=== Section Start ===

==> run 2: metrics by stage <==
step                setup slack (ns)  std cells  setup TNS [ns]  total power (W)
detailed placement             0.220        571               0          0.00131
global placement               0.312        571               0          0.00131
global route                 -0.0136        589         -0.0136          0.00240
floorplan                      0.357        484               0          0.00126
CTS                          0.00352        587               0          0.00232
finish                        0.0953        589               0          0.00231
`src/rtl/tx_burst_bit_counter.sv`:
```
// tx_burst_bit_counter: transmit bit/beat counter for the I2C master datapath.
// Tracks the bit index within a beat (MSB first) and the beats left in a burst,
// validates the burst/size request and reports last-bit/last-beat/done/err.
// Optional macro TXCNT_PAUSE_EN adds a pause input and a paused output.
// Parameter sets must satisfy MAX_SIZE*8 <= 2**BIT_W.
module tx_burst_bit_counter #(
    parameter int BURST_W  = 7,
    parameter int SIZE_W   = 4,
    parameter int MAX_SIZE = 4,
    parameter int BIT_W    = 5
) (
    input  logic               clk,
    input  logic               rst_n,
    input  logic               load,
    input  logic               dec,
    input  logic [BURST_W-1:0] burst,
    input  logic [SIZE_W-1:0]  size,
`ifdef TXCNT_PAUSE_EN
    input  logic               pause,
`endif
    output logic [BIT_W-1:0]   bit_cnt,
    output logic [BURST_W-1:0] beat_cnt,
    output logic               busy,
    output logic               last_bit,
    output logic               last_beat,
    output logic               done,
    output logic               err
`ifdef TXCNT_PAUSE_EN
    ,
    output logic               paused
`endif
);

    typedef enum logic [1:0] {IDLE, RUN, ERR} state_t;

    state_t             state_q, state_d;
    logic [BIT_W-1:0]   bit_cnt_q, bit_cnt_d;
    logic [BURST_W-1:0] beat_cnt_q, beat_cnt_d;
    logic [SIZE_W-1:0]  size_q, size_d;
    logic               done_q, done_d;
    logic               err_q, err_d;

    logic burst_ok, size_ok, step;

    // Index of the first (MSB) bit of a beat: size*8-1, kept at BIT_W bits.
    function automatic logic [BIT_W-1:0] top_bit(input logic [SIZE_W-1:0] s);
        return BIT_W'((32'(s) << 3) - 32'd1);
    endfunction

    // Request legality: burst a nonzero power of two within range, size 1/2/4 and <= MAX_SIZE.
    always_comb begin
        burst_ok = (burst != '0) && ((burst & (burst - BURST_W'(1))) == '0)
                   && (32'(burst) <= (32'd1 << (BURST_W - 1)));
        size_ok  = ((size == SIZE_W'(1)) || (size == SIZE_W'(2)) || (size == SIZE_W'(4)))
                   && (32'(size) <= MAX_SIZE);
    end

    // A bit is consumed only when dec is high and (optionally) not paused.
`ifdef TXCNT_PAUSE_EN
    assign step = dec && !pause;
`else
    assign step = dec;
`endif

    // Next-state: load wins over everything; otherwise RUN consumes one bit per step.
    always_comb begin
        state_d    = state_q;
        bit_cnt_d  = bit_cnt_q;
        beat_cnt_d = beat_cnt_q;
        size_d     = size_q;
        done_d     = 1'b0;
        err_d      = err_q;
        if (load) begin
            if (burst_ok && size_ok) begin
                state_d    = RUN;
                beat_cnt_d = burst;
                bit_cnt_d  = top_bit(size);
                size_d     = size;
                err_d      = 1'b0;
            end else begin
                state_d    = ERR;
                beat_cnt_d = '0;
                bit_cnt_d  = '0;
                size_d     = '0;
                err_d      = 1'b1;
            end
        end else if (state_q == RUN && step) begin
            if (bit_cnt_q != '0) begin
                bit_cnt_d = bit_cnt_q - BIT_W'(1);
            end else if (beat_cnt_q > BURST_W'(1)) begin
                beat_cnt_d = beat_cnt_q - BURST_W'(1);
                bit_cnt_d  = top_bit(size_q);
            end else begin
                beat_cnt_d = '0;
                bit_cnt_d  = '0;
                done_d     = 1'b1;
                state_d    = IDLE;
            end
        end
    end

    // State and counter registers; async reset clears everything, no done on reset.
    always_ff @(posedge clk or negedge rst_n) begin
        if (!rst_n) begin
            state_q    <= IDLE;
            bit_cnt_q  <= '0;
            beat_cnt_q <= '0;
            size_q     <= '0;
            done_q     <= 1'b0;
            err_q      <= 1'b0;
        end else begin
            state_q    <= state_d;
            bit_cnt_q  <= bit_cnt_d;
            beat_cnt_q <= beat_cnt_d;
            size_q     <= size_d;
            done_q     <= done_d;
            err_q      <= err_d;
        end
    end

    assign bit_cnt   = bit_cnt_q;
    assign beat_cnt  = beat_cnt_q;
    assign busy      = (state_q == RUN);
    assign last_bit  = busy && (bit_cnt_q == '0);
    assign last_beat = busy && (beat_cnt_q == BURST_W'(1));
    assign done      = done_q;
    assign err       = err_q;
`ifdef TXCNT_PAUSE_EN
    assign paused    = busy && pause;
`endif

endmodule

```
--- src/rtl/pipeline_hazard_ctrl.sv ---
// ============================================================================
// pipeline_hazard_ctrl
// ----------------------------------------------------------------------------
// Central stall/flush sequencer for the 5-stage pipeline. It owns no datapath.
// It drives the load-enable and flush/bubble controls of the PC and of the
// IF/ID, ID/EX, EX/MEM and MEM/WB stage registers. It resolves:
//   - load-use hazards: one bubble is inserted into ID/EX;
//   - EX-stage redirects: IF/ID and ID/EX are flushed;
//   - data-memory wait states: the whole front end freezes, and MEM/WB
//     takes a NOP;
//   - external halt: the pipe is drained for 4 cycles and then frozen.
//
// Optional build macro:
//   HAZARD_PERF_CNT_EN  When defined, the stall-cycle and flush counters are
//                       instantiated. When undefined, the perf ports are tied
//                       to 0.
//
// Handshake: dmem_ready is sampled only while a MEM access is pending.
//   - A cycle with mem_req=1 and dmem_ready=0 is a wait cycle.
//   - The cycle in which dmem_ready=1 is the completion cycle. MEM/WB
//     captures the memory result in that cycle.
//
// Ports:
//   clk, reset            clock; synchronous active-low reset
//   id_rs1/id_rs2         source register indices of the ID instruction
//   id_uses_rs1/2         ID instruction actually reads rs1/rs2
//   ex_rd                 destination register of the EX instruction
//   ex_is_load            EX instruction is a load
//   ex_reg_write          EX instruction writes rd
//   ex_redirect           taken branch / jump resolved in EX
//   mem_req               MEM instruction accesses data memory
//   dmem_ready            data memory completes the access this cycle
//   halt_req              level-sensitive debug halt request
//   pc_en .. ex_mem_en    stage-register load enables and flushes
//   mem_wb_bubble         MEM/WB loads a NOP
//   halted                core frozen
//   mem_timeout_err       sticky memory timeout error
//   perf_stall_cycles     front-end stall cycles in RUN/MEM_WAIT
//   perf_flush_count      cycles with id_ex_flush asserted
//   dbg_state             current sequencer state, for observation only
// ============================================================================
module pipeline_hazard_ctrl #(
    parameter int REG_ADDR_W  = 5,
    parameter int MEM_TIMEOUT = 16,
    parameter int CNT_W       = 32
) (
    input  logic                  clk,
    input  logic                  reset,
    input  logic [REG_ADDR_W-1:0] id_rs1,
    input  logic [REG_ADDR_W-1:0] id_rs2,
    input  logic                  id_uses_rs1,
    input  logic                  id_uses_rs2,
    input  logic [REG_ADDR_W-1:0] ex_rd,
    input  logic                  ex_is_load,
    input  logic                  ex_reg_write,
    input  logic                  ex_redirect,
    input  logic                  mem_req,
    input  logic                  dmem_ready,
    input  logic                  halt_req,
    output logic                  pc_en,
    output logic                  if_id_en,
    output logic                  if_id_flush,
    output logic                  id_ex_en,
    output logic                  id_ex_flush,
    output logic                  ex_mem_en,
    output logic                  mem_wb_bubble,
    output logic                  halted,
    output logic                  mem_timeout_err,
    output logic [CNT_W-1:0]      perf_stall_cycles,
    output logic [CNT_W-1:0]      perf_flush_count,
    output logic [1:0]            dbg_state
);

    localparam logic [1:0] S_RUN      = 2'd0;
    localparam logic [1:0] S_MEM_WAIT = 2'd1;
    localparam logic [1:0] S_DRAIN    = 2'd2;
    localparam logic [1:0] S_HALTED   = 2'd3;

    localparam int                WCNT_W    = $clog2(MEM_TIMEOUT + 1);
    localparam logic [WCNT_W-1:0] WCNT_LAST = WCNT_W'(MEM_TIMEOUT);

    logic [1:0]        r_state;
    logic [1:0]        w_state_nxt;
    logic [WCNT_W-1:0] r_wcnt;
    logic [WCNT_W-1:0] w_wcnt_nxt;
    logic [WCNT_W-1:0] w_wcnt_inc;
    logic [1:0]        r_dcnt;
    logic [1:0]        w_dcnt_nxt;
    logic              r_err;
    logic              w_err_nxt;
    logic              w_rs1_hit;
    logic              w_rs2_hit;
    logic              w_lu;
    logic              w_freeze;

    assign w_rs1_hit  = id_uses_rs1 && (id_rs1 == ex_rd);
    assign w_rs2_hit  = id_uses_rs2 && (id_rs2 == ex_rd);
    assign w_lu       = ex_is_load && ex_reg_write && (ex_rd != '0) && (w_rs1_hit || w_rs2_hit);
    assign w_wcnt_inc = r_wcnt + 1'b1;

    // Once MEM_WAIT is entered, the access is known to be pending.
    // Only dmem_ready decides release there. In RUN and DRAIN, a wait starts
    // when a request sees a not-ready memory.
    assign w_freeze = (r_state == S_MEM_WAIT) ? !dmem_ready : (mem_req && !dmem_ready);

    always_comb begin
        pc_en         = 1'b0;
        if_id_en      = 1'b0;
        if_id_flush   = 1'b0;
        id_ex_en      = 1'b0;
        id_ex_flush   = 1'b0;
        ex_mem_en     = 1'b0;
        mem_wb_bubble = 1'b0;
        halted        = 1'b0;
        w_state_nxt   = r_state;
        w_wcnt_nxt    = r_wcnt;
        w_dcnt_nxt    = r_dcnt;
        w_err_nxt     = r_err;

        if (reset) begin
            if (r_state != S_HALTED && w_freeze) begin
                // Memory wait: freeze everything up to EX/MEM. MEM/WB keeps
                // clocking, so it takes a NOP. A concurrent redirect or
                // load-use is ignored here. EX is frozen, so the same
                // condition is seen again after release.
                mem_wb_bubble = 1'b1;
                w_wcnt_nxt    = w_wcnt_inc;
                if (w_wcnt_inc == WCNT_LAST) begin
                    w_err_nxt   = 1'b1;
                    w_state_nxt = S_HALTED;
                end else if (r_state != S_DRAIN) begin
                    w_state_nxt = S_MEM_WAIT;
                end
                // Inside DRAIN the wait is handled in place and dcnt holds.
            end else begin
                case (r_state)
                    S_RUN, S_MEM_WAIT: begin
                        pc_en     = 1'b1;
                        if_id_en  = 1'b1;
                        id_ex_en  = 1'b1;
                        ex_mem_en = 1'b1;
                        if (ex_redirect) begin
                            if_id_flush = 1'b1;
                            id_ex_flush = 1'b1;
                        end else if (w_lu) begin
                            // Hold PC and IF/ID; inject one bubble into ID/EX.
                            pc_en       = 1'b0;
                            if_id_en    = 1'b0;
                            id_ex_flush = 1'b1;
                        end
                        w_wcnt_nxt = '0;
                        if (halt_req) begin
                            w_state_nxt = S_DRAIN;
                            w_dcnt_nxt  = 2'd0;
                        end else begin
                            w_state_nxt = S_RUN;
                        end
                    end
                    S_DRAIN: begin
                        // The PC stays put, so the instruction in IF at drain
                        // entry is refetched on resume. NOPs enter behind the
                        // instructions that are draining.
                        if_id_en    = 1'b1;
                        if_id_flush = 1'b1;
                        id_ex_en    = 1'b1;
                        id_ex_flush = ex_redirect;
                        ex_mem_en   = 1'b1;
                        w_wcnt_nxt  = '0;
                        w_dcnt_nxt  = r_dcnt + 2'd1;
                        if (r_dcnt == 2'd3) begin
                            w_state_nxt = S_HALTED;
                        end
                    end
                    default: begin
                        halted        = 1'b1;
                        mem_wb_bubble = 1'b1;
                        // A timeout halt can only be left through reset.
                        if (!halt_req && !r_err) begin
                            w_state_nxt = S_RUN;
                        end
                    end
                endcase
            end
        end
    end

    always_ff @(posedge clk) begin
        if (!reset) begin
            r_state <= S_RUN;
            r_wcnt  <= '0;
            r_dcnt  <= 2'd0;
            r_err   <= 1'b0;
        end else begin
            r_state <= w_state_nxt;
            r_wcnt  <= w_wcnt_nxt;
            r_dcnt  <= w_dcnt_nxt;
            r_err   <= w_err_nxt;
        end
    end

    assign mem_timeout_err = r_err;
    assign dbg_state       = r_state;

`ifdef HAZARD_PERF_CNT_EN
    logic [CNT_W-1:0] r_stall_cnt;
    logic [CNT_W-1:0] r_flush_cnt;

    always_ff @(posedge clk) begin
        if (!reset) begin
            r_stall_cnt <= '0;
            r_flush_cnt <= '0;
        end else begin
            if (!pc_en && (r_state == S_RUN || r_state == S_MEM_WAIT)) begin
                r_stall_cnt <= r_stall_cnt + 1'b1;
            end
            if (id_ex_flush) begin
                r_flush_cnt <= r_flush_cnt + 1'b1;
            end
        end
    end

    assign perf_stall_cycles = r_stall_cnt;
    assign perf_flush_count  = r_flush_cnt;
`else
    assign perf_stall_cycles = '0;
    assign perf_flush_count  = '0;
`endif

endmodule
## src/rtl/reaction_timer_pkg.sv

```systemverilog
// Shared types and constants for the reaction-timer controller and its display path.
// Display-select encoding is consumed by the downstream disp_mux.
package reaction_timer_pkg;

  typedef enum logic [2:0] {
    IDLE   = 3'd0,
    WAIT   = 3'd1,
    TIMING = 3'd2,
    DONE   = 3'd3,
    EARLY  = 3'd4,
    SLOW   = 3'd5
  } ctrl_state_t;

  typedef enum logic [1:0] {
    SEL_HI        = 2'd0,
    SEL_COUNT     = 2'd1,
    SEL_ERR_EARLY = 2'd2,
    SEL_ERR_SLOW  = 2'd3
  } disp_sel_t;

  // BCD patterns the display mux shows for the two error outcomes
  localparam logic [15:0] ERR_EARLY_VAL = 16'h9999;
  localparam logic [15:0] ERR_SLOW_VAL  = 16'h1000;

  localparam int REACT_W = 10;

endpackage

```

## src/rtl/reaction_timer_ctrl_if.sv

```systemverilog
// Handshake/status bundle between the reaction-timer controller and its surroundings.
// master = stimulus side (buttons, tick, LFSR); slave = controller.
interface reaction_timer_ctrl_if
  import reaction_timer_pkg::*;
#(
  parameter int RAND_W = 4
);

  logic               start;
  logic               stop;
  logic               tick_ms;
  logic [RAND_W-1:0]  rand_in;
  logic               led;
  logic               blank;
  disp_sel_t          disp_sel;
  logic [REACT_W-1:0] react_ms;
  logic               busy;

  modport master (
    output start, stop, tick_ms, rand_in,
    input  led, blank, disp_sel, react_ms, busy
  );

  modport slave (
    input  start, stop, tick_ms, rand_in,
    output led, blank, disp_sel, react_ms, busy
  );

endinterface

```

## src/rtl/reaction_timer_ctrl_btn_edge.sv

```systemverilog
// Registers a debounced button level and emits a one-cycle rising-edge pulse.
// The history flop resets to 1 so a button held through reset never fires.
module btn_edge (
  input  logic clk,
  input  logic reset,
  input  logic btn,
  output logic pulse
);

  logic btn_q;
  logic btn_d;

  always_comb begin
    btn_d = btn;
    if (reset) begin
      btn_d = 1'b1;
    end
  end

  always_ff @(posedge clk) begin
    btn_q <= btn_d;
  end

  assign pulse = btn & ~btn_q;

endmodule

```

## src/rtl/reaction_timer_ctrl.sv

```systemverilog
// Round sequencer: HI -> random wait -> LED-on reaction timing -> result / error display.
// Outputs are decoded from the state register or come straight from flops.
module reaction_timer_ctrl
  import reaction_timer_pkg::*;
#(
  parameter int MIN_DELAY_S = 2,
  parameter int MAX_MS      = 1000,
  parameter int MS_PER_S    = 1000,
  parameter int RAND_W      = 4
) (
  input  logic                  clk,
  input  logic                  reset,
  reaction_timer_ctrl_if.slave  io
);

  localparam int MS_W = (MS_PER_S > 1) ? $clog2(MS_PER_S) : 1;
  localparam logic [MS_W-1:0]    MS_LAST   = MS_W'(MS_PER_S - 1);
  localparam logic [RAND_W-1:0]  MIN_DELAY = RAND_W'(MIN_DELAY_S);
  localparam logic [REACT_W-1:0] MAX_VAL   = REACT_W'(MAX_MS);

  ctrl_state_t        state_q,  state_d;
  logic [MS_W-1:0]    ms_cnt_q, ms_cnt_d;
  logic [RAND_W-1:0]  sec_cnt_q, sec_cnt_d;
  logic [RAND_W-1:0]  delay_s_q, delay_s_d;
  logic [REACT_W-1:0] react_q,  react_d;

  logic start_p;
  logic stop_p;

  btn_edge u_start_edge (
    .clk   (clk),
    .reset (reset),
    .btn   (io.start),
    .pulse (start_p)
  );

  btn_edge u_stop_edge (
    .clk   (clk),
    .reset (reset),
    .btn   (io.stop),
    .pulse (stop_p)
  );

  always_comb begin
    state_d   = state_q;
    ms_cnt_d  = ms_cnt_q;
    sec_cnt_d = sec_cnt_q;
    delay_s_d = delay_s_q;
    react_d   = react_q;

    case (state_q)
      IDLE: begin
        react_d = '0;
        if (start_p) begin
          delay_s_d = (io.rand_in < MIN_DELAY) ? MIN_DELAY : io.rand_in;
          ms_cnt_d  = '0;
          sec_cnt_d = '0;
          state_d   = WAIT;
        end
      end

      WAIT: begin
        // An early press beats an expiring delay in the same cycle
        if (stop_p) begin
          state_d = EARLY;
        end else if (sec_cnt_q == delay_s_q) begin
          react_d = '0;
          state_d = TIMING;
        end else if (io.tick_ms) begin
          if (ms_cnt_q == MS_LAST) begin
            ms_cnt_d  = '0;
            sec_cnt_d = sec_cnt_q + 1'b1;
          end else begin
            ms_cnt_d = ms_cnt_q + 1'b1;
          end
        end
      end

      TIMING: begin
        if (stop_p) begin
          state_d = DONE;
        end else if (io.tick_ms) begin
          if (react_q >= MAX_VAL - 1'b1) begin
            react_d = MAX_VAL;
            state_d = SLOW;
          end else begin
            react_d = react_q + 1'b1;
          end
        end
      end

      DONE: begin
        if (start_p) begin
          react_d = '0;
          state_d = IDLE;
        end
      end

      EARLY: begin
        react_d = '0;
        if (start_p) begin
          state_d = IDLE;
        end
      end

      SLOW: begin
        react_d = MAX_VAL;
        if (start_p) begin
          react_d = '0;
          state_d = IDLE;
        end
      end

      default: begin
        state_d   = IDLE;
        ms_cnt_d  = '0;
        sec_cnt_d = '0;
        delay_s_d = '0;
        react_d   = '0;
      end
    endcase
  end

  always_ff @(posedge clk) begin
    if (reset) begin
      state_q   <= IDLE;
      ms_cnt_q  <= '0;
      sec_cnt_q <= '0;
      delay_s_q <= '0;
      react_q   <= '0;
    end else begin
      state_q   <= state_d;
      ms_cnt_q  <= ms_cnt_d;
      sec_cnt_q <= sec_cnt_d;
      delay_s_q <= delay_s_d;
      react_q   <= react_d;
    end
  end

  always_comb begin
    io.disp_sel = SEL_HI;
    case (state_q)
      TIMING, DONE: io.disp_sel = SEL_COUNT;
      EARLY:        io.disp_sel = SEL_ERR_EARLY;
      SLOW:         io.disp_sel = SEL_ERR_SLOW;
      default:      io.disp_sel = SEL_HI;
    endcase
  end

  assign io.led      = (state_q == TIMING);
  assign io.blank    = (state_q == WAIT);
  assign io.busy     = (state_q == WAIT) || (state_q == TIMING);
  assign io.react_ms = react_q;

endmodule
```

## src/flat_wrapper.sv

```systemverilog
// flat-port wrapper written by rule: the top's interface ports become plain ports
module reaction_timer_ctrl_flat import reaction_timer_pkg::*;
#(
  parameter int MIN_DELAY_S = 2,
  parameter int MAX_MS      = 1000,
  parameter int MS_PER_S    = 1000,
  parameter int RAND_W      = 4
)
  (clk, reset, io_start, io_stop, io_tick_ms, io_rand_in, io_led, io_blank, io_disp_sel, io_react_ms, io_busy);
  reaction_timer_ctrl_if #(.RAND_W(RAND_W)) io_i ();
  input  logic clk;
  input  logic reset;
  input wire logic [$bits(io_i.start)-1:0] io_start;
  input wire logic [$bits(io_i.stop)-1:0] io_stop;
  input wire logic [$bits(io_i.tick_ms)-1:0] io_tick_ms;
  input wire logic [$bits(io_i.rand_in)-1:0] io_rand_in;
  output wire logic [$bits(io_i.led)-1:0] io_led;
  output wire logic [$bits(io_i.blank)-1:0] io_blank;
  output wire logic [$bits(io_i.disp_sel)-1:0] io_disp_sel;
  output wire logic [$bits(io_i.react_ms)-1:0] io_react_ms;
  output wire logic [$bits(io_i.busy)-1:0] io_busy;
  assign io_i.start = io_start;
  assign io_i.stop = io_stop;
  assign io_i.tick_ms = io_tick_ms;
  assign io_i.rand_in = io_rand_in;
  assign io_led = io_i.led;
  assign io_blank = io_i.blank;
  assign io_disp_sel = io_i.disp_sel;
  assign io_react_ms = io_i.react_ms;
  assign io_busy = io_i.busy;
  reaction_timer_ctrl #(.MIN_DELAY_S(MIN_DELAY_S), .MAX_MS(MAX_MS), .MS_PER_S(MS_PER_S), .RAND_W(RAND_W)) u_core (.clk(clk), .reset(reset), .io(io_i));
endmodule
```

=== Section End ===

Task requirements » For each line in the records that holds "stage", show that line as it stands.

Result for this exercise »
==> run 2: metrics by stage <==
// Central stall/flush sequencer for the 5-stage pipeline. It owns no datapath.
// IF/ID, ID/EX, EX/MEM and MEM/WB stage registers. It resolves:
//   - EX-stage redirects: IF/ID and ID/EX are flushed;
//   pc_en .. ex_mem_en    stage-register load enables and flushes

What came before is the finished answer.